Why the years don't match
People often ask why a page like 1000 Lausanne 25 shows demographic data from 2024 right next to tax data from 2026. At first glance, it looks like we forgot to update half the page.
The truth is much more boring: official Swiss institutions just release their data at completely different times of the year.
For instance, our current metadata snapshot (from April 2026) pulls geometry from swisstopo 2026, tax data from ESTV 2026, but the official population count from 2024. This happens because the Federal Statistical Office (BFS) takes longer to finalize demographic numbers. The most useful way to read our pages isn't expecting one master year, but rather trusting that each block shows the latest official cycle available.

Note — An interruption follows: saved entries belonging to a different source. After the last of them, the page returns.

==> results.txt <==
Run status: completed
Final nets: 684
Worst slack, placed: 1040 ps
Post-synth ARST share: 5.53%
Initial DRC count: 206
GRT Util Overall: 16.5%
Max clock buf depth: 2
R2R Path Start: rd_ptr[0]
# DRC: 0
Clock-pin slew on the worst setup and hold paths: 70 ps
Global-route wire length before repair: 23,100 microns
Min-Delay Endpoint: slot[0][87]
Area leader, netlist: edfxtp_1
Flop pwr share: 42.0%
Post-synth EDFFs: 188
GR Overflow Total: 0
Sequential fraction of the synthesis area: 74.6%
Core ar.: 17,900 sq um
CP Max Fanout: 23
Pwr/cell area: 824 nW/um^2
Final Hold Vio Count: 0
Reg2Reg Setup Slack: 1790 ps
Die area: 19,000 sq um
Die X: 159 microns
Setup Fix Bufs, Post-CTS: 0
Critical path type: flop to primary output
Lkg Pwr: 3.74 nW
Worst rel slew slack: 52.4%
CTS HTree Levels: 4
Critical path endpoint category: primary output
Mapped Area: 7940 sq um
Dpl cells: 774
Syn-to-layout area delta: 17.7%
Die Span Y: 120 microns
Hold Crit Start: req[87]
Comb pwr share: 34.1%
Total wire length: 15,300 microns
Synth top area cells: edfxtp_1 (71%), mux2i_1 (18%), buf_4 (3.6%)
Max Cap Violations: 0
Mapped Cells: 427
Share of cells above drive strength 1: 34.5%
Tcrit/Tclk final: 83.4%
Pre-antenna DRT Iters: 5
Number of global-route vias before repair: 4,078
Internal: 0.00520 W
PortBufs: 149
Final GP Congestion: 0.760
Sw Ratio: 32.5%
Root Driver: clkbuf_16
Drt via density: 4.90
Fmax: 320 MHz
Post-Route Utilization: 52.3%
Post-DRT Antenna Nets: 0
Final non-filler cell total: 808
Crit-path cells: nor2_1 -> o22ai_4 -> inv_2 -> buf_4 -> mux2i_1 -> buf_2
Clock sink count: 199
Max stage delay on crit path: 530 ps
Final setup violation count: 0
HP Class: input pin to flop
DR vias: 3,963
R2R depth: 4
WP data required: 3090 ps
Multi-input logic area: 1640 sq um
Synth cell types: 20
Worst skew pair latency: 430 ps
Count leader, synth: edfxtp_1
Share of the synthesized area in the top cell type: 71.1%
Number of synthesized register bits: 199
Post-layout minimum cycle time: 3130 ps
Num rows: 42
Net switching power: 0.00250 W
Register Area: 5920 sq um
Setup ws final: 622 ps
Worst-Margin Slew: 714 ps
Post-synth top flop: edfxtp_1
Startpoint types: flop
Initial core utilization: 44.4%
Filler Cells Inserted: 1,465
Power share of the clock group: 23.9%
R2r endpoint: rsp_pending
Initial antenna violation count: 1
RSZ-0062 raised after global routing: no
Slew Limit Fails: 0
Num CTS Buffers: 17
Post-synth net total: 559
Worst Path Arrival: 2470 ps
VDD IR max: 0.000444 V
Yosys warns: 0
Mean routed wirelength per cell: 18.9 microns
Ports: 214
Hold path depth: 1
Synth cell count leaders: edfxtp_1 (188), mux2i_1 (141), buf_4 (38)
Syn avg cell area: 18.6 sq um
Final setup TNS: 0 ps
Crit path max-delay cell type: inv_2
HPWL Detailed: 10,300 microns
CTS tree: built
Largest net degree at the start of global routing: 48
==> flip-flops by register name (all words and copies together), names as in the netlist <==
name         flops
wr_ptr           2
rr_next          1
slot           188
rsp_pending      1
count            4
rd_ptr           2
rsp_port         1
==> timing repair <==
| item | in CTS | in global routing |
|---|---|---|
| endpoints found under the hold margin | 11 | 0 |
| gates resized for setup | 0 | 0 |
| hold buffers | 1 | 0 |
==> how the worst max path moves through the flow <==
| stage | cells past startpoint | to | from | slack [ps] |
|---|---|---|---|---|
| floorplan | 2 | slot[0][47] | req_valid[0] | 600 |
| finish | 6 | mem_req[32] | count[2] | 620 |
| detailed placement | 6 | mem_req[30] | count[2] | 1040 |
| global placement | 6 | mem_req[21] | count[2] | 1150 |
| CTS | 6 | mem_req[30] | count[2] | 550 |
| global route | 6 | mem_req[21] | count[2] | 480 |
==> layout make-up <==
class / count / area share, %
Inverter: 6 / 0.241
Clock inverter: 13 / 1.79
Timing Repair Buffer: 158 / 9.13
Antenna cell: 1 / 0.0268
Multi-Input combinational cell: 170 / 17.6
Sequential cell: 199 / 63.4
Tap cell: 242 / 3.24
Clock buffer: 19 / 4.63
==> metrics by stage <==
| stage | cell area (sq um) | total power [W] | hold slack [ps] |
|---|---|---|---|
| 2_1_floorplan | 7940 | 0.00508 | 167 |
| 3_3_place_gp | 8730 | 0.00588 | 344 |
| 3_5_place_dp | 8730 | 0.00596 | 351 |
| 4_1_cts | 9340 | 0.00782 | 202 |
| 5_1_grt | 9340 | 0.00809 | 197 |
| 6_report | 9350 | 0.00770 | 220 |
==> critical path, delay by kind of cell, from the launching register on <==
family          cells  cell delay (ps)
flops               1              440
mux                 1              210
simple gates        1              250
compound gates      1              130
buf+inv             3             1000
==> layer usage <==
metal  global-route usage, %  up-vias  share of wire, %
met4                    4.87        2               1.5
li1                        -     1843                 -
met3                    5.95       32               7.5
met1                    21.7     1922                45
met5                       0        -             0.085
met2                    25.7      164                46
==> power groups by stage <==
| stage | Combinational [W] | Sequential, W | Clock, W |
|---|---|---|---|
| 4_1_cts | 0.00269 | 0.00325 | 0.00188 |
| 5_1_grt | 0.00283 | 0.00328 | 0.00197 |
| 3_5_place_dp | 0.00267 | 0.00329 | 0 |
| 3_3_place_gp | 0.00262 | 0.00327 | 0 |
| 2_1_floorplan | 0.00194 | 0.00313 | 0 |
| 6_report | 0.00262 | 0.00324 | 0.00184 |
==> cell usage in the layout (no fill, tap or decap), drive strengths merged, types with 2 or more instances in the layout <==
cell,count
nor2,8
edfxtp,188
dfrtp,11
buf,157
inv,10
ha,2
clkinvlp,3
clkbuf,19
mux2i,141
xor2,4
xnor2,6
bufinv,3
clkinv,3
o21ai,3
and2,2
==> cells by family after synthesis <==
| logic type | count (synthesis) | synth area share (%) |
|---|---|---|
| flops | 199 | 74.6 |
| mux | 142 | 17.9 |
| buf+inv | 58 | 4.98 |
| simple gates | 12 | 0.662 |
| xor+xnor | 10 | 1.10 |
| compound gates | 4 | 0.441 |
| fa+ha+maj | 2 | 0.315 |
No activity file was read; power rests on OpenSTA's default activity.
`src/rtl/mem_types_pkg.sv`:
```
package mem_types_pkg;

    localparam int ADDR_W      = 32;
    localparam int MEM_WORDS   = 256;
    localparam int REQ_CREDITS = 2;
    localparam int NUM_PORTS   = 2;

    // Derived widths
    localparam int WORD_AW  = $clog2(MEM_WORDS);
    localparam int CREDIT_W = $clog2(REQ_CREDITS + 1);
    localparam int QPTR_W   = $clog2(REQ_CREDITS);

    localparam logic PORT_DATA  = 1'b0;
    localparam logic PORT_FETCH = 1'b1;

    typedef logic [CREDIT_W-1:0] credit_t;

    // Load/store width and signedness
    typedef enum logic [2:0] {
        ACC_B  = 3'd0,
        ACC_BU = 3'd1,
        ACC_H  = 3'd2,
        ACC_HU = 3'd3,
        ACC_W  = 3'd4
    } access_t;

    typedef enum logic [1:0] {
        WB_LOAD = 2'd0,
        WB_PC4  = 2'd1,
        WB_IMMU = 2'd2,
        WB_ALU  = 2'd3
    } wsel_t;

    typedef enum logic {
        MS_IDLE      = 1'b0,
        MS_WAIT_LOAD = 1'b1
    } ms_state_t;

    typedef struct packed {
        logic              dren;
        logic              dwen;
        access_t           acc;
        wsel_t             wsel;
        logic [4:0]        rd;
        logic              reg_write;
        logic [ADDR_W-1:0] alu_out;
        logic [31:0]       rs2_data;
        logic [31:0]       pc4;
        logic [31:0]       imm_u;
    } ex_mem_t;

    typedef struct packed {
        logic               ren;
        logic               wen;
        logic [3:0]         byte_en;
        logic [WORD_AW-1:0] word_addr;
        logic [31:0]        wdata;
        logic               port;
    } bus_req_t;

    typedef struct packed {
        logic        valid;
        logic        port;
        logic [31:0] rdata;
    } bus_rsp_t;

    typedef struct packed {
        logic        valid;
        logic [4:0]  rd;
        logic        reg_write;
        logic [31:0] wdata;
        logic        mal_load;
        logic        mal_store;
    } wb_t;

endpackage
```
`src/rtl/mem_stage.sv`:
```
`timescale 1ns/1ps

module mem_stage (
    input  logic                    CLK,
    input  logic                    nRST,
    input  logic                    ex_valid,
    input  mem_types_pkg::ex_mem_t  ex_mem,
    output logic                    stall,
    output logic                    req_valid,
    output mem_types_pkg::bus_req_t req,
    input  logic                    credit_ret,
    input  mem_types_pkg::bus_rsp_t rsp,
    output mem_types_pkg::wb_t      wb
);

    import mem_types_pkg::*;

    ms_state_t   state;
    ms_state_t   state_next;
    credit_t     credits;
    logic [1:0]  byte_off;
    logic [3:0]  byte_en;
    logic [31:0] store_data;
    logic [31:0] load_data;
    logic [31:0] wb_value;
    logic        mal_addr;
    logic        mem_op;
    logic        has_credit;
    logic        load_done;

    assign byte_off   = ex_mem.alu_out[1:0];
    assign mem_op     = ex_mem.dren || ex_mem.dwen;
    assign has_credit = (credits != '0);
    assign load_done  = rsp.valid && (rsp.port == PORT_DATA);

    // Lane enables from width and offset
    always_comb begin
        case (ex_mem.acc)
            ACC_B, ACC_BU: byte_en = 4'b0001 << byte_off;
            ACC_H, ACC_HU: byte_en = byte_off[1] ? 4'b1100 : 4'b0011;
            ACC_W:         byte_en = 4'b1111;
            default:       byte_en = 4'b0000;
        endcase
    end

    // Halfwords need even addresses, words need word addresses
    always_comb begin
        case (ex_mem.acc)
            ACC_H, ACC_HU: mal_addr = byte_off[0];
            ACC_W:         mal_addr = (byte_off != 2'b00);
            default:       mal_addr = 1'b0;
        endcase
    end

    // Store data repeated on every lane
    always_comb begin
        case (ex_mem.acc)
            ACC_B, ACC_BU: store_data = {4{ex_mem.rs2_data[7:0]}};
            ACC_H, ACC_HU: store_data = {2{ex_mem.rs2_data[15:0]}};
            default:       store_data = ex_mem.rs2_data;
        endcase
    end

    assign req_valid = ex_valid && (state == MS_IDLE) && mem_op && !mal_addr && has_credit;

    assign req.ren       = ex_mem.dren;
    assign req.wen       = ex_mem.dwen;
    assign req.byte_en   = byte_en;
    assign req.word_addr = ex_mem.alu_out[WORD_AW+1:2];
    assign req.wdata     = store_data;
    assign req.port      = PORT_DATA;

    // Loads hold until their response, stores only until a credit
    always_comb begin
        stall = 1'b0;
        if (ex_valid && mem_op && !mal_addr) begin
            if (state == MS_WAIT_LOAD) begin
                stall = !load_done;
            end else begin
                stall = ex_mem.dren || !has_credit;
            end
        end
    end

    always_comb begin
        state_next = state;
        case (state)
            MS_IDLE: begin
                if (req_valid && ex_mem.dren) begin
                    state_next = MS_WAIT_LOAD;
                end
            end
            MS_WAIT_LOAD: begin
                if (load_done) begin
                    state_next = MS_IDLE;
                end
            end
            default: state_next = MS_IDLE;
        endcase
    end

    always_ff @(posedge CLK, negedge nRST) begin
        if (!nRST) begin
            state   <= MS_IDLE;
            credits <= credit_t'(REQ_CREDITS);
        end else begin
            state <= state_next;
            case ({req_valid, credit_ret})
                2'b10:   credits <= credits - 1'b1;
                2'b01:   credits <= credits + 1'b1;
                default: credits <= credits;
            endcase
        end
    end

    load_extender u_load_ext (
        .rdata    (rsp.rdata),
        .acc      (ex_mem.acc),
        .byte_off (byte_off),
        .ext_out  (load_data)
    );

    always_comb begin
        case (ex_mem.wsel)
            WB_LOAD: wb_value = load_data;
            WB_PC4:  wb_value = ex_mem.pc4;
            WB_IMMU: wb_value = ex_mem.imm_u;
            default: wb_value = ex_mem.alu_out;
        endcase
    end

    // Completion is the accepting edge
    assign wb.valid     = ex_valid && !stall;
    assign wb.rd        = ex_mem.rd;
    assign wb.reg_write = ex_mem.reg_write;
    assign wb.wdata     = wb_value;
    assign wb.mal_load  = ex_mem.dren && mal_addr;
    assign wb.mal_store = ex_mem.dwen && mal_addr;

endmodule

```
`src/rtl/load_extender.sv`:
```
`timescale 1ns/1ps

module load_extender (
    input  logic [31:0]            rdata,
    input  mem_types_pkg::access_t acc,
    input  logic [1:0]             byte_off,
    output logic [31:0]            ext_out
);

    import mem_types_pkg::*;

    logic [7:0]  sel_byte;
    logic [15:0] sel_half;

    // Little-endian lane pick
    always_comb begin
        sel_byte = rdata[{byte_off, 3'b000} +: 8];
        sel_half = byte_off[1] ? rdata[31:16] : rdata[15:0];
    end

    always_comb begin
        case (acc)
            ACC_B:   ext_out = {{24{sel_byte[7]}}, sel_byte};
            ACC_BU:  ext_out = {24'h000000, sel_byte};
            ACC_H:   ext_out = {{16{sel_half[15]}}, sel_half};
            ACC_HU:  ext_out = {16'h0000, sel_half};
            default: ext_out = rdata;
        endcase
    end

endmodule

```
$ cat src/rtl/mem_types_pkg.sv
package mem_types_pkg;

    localparam int ADDR_W      = 32;
    localparam int MEM_WORDS   = 256;
    localparam int REQ_CREDITS = 2;
    localparam int NUM_PORTS   = 2;

    // Derived widths
    localparam int WORD_AW  = $clog2(MEM_WORDS);
    localparam int CREDIT_W = $clog2(REQ_CREDITS + 1);
    localparam int QPTR_W   = $clog2(REQ_CREDITS);

    localparam logic PORT_DATA  = 1'b0;
    localparam logic PORT_FETCH = 1'b1;

    typedef logic [CREDIT_W-1:0] credit_t;

    // Load/store width and signedness
    typedef enum logic [2:0] {
        ACC_B  = 3'd0,
        ACC_BU = 3'd1,
        ACC_H  = 3'd2,
        ACC_HU = 3'd3,
        ACC_W  = 3'd4
    } access_t;

    typedef enum logic [1:0] {
        WB_LOAD = 2'd0,
        WB_PC4  = 2'd1,
        WB_IMMU = 2'd2,
        WB_ALU  = 2'd3
    } wsel_t;

    typedef enum logic {
        MS_IDLE      = 1'b0,
        MS_WAIT_LOAD = 1'b1
    } ms_state_t;

    typedef struct packed {
        logic              dren;
        logic              dwen;
        access_t           acc;
        wsel_t             wsel;
        logic [4:0]        rd;
        logic              reg_write;
        logic [ADDR_W-1:0] alu_out;
        logic [31:0]       rs2_data;
        logic [31:0]       pc4;
        logic [31:0]       imm_u;
    } ex_mem_t;

    typedef struct packed {
        logic               ren;
        logic               wen;
        logic [3:0]         byte_en;
        logic [WORD_AW-1:0] word_addr;
        logic [31:0]        wdata;
        logic               port;
    } bus_req_t;

    typedef struct packed {
        logic        valid;
        logic        port;
        logic [31:0] rdata;
    } bus_rsp_t;

    typedef struct packed {
        logic        valid;
        logic [4:0]  rd;
        logic        reg_write;
        logic [31:0] wdata;
        logic        mal_load;
        logic        mal_store;
    } wb_t;

endpackage
$ cat src/rtl/instr_fetch.sv
`timescale 1ns/1ps

module instr_fetch (
    input  logic                             CLK,
    input  logic                             nRST,
    input  logic                             fetch_en,
    input  logic [mem_types_pkg::ADDR_W-1:0] fetch_base,
    output logic                             req_valid,
    output mem_types_pkg::bus_req_t          req,
    input  logic                             credit_ret,
    input  mem_types_pkg::bus_rsp_t          rsp,
    output logic                             fetch_out_valid,
    output logic [mem_types_pkg::ADDR_W-1:0] fetch_out_addr,
    output logic [31:0]                      fetch_out_word
);

    import mem_types_pkg::*;

    logic [ADDR_W-1:0] fetch_pc;
    logic [ADDR_W-1:0] issue_pc;
    logic [ADDR_W-1:0] addr_q [2];
    logic              fetch_en_q;
    logic              en_rise;
    logic              wr_ptr;
    logic              rd_ptr;
    logic              rsp_hit;
    credit_t           credits;

    // Restart from the base on each enable
    assign en_rise  = fetch_en && !fetch_en_q;
    assign issue_pc = en_rise ? fetch_base : fetch_pc;
    assign rsp_hit  = rsp.valid && (rsp.port == PORT_FETCH);

    assign req_valid     = fetch_en && (credits != '0);
    assign req.ren       = 1'b1;
    assign req.wen       = 1'b0;
    assign req.byte_en   = 4'b1111;
    assign req.word_addr = issue_pc[WORD_AW+1:2];
    assign req.wdata     = '0;
    assign req.port      = PORT_FETCH;

    always_ff @(posedge CLK, negedge nRST) begin
        if (!nRST) begin
            fetch_en_q <= 1'b0;
            fetch_pc   <= '0;
            credits    <= credit_t'(REQ_CREDITS);
            wr_ptr     <= 1'b0;
            rd_ptr     <= 1'b0;
        end else begin
            fetch_en_q <= fetch_en;
            if (req_valid) begin
                fetch_pc <= issue_pc + ADDR_W'(4);
            end else if (en_rise) begin
                fetch_pc <= fetch_base;
            end
            case ({req_valid, credit_ret})
                2'b10:   credits <= credits - 1'b1;
                2'b01:   credits <= credits + 1'b1;
                default: credits <= credits;
            endcase
            if (req_valid) begin
                wr_ptr <= !wr_ptr;
            end
            if (rsp_hit) begin
                rd_ptr <= !rd_ptr;
            end
        end
    end

    // Addresses of reads still in flight
    always_ff @(posedge CLK) begin
        if (req_valid) begin
            addr_q[wr_ptr] <= issue_pc;
        end
    end

    assign fetch_out_valid = rsp_hit;
    assign fetch_out_addr  = addr_q[rd_ptr];
    assign fetch_out_word  = rsp.rdata;

endmodule

$ cat config.mk
export PLATFORM = sky130hd
export DESIGN_NAME = instr_fetch
export DESIGN_NICKNAME = d
export VERILOG_FILES = /design/src/rtl/mem_types_pkg.sv /design/src/rtl/instr_fetch.sv
export SDC_FILE = /design/constraint.sdc
export NUM_CORES = 1
export LEC_CHECK = 0
export ABC_AREA = 0
export ABC_CLOCK_PERIOD_IN_PS = 2910
export BUFFER_PORTS_ARGS = -buffer_cell sky130_fd_sc_hd__buf_2
export CAP_MARGIN = 20
export CORE_ASPECT_RATIO = 1.1
export CORE_MARGIN = 3
export CORE_UTILIZATION = 45
export DETAILED_ROUTE_END_ITERATION = 10
export GPL_ROUTABILITY_DRIVEN = 0
export GPL_TIMING_DRIVEN = 0
export PLACE_DENSITY = 0.76
export SYNTH_ARGS = -nofsm -noshare
export SYNTH_HDL_FRONTEND = slang
export SYNTH_SLANG_ARGS = --single-unit
$ cat constraint.sdc
create_clock -name CLK -period 2.91 [get_ports CLK]
set_input_delay 0.1455 -clock CLK [delete_from_list [all_inputs] [get_ports CLK]]
set_output_delay 0.1455 -clock CLK [all_outputs]
set_load 0.05 [all_outputs]
==> out/summary.md, run 1 <==
STA classifies the critical path startpoint as a register. Derived from the worst setup path, the maximum achievable clock frequency is 0.363 GHz. For the number of placement rows, the log shows 40. The footprint of the flip-flops and latches came out at 2850 um^2. Global routing consumed, over all layers together, 18.3% of the routing resources. The Yosys step of the flow raised 0 warnings.

The run gives 47.0% as the initial cell density of the core. The remaining number of nets flagged by the antenna check after routing is 0. The initial antenna violation count came out at 2. The worst hold margin is 55.4 ps. The die extent in x is 109 um, and the number of iterations in the first detailed-routing pass is 5.

The tools report the area taken by multi-input logic gates as 1880 um^2. Ranked by instance count, the synthesized netlist is headed by 85 x sky130_fd_sc_hd__nand2_1, 79 x sky130_fd_sc_hd__buf_4, 64 x sky130_fd_sc_hd__edfxtp_1, 36 x sky130_fd_sc_hd__dfrtp_1, 34 x sky130_fd_sc_hd__mux2_2. Counting flops with an async set or reset pin after synthesis yields a share of 36.6%. After synthesis, the cell types taking the most area are sky130_fd_sc_hd__edfxtp_1 37%, sky130_fd_sc_hd__dfrtp_1 17%, sky130_fd_sc_hd__buf_4 11%.

The number of enable flip-flop cells after synthesis came out at 64. The arrival time of data at the critical path endpoint came out at 2980 ps. The top cell type's share of synthesized area works out to 36.8%.

The run gives 902 as the final-layout fill cell count. The total negative slack for setup checks was 0 ps. Global routing finished with a remaining overflow of 0. The worst setup path is captured at a register. The floorplan step set the die height to 119 um. The most repeated cell in the gate-level netlist after synthesis was sky130_fd_sc_hd__nand2_1.

The tool flagged a number of max-cap violations equal to 0. The tightest min-delay check is of the in -> reg type. The analysis attributes to cell leakage a power of 3.10 nW. The clock sink count was 101; the mean area per synthesized cell was 11.9 um^2.

The fraction of layout instances using a drive strength above 1 works out to 45.8%. After detailed routing, the average wire length per cell comes to 15.1 um. The detail-routed via count per cell works out to 4.67. Dividing total power by cell area gives a power density of 885 nW/um^2. Input and output buffers added on the ports amount to 111. No sink is reached through more buffers than the 2 on the longest clock path.

At the worst endpoint, the required time is 3140 ps. For the final database, setup skew stands at 6.22 ps. The logs give 0 for the count of final max-slew check failures and 40.6% for the relative slew slack. Portion of the post-synthesis area used by sequential elements: 54.6%.

The wire length of the first global-routing pass came out at 18400 um. The run finished with clean final reports. The via count of the first global-routing pass was 3711.

Counting the buffers created by CTS gives 9. Along the worst path, the maximum fanout reaches 19. The final critical path takes up 94.7% of the cycle. The routed via count is 3596. The clock reaches the later pin of the worst-skew pair after 350 ps. The logs give 440 for the synthesized instance count and 3 for the CTS H-tree depth.

At the end of the flow, the number of nets in the layout was 689. The die covers 12900 um^2. In this run the cell area of the synthesized design comes to 5220 um^2.

The final count of hold timing violations came out at 0. For the maximum resistive drop on vdd, the log shows 0.000416 V. Summed over all layers, the routed wires come to 11700 um. The post-route core utilization was 60.1%. The final setup violation count came out at 0. The transition time at the pin with the least slew margin works out to 891 ps.

In this run, synthesis produced a sequential element count of 101. Core box area: 11100 um^2. Category of the critical setup timing path: reg -> reg. For this run, the leading register cell type out of synthesis is sky130_fd_sc_hd__edfxtp_1. 183 I/O pins were placed. TritonCTS built the clock tree. Summed over all instances, the cell type with the most area after synthesis is sky130_fd_sc_hd__edfxtp_1. The cell chosen for the clock root is sky130_fd_sc_hd__clkbuf_16.

The run gives 38 as the largest net degree at the start of global routing. The logs give 8410 um for the HPWL reported at the end of detailed placement and 176 for the starting DRC count in detailed routing. Setup repair after global routing left no endpoint under its margin. After clock tree synthesis, the clock-pin slew on the worst setup and hold paths is 70 ps. After layout, the minimum clock period comes to 2760 ps. For this run, design rule violations remaining after detail routing come to 0.

From synthesis to final layout, the design area changed by 28.0%. After synthesis, the netlist uses 43 different library cells.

How we actually update the site
Behind the scenes, we run a sync script that checks each source against the current calendar year. If the federal API shows a newer year than what we have saved, we fetch the new dataset.
We don't treat all sources exactly the same. The BFS data has to pass our quality checks first before we write it to our database. Because the tax data (ESTV) relies on BFS numbers, a BFS update usually triggers a tax data refresh immediately after. We track all these update timestamps in our open metadata file so you can always verify exactly when we last pulled from Bern.

The best way to use this
Pay more attention to the source line under each data block than to the year in your calendar. If you're comparing 1000 Lausanne 25 and 8001 Zurich, the numbers are perfectly comparable as long as they both use the same demographic release year.
For quick comparisons and shortlisting places to live, PLZHub is generally all you need. But I always tell people: once your decision involves real money—like setting your budget based on local taxes or signing a lease—you have to double-check with the official cantonal tax calculator or local commune. We help you narrow down your choices, but we don't replace the final official check.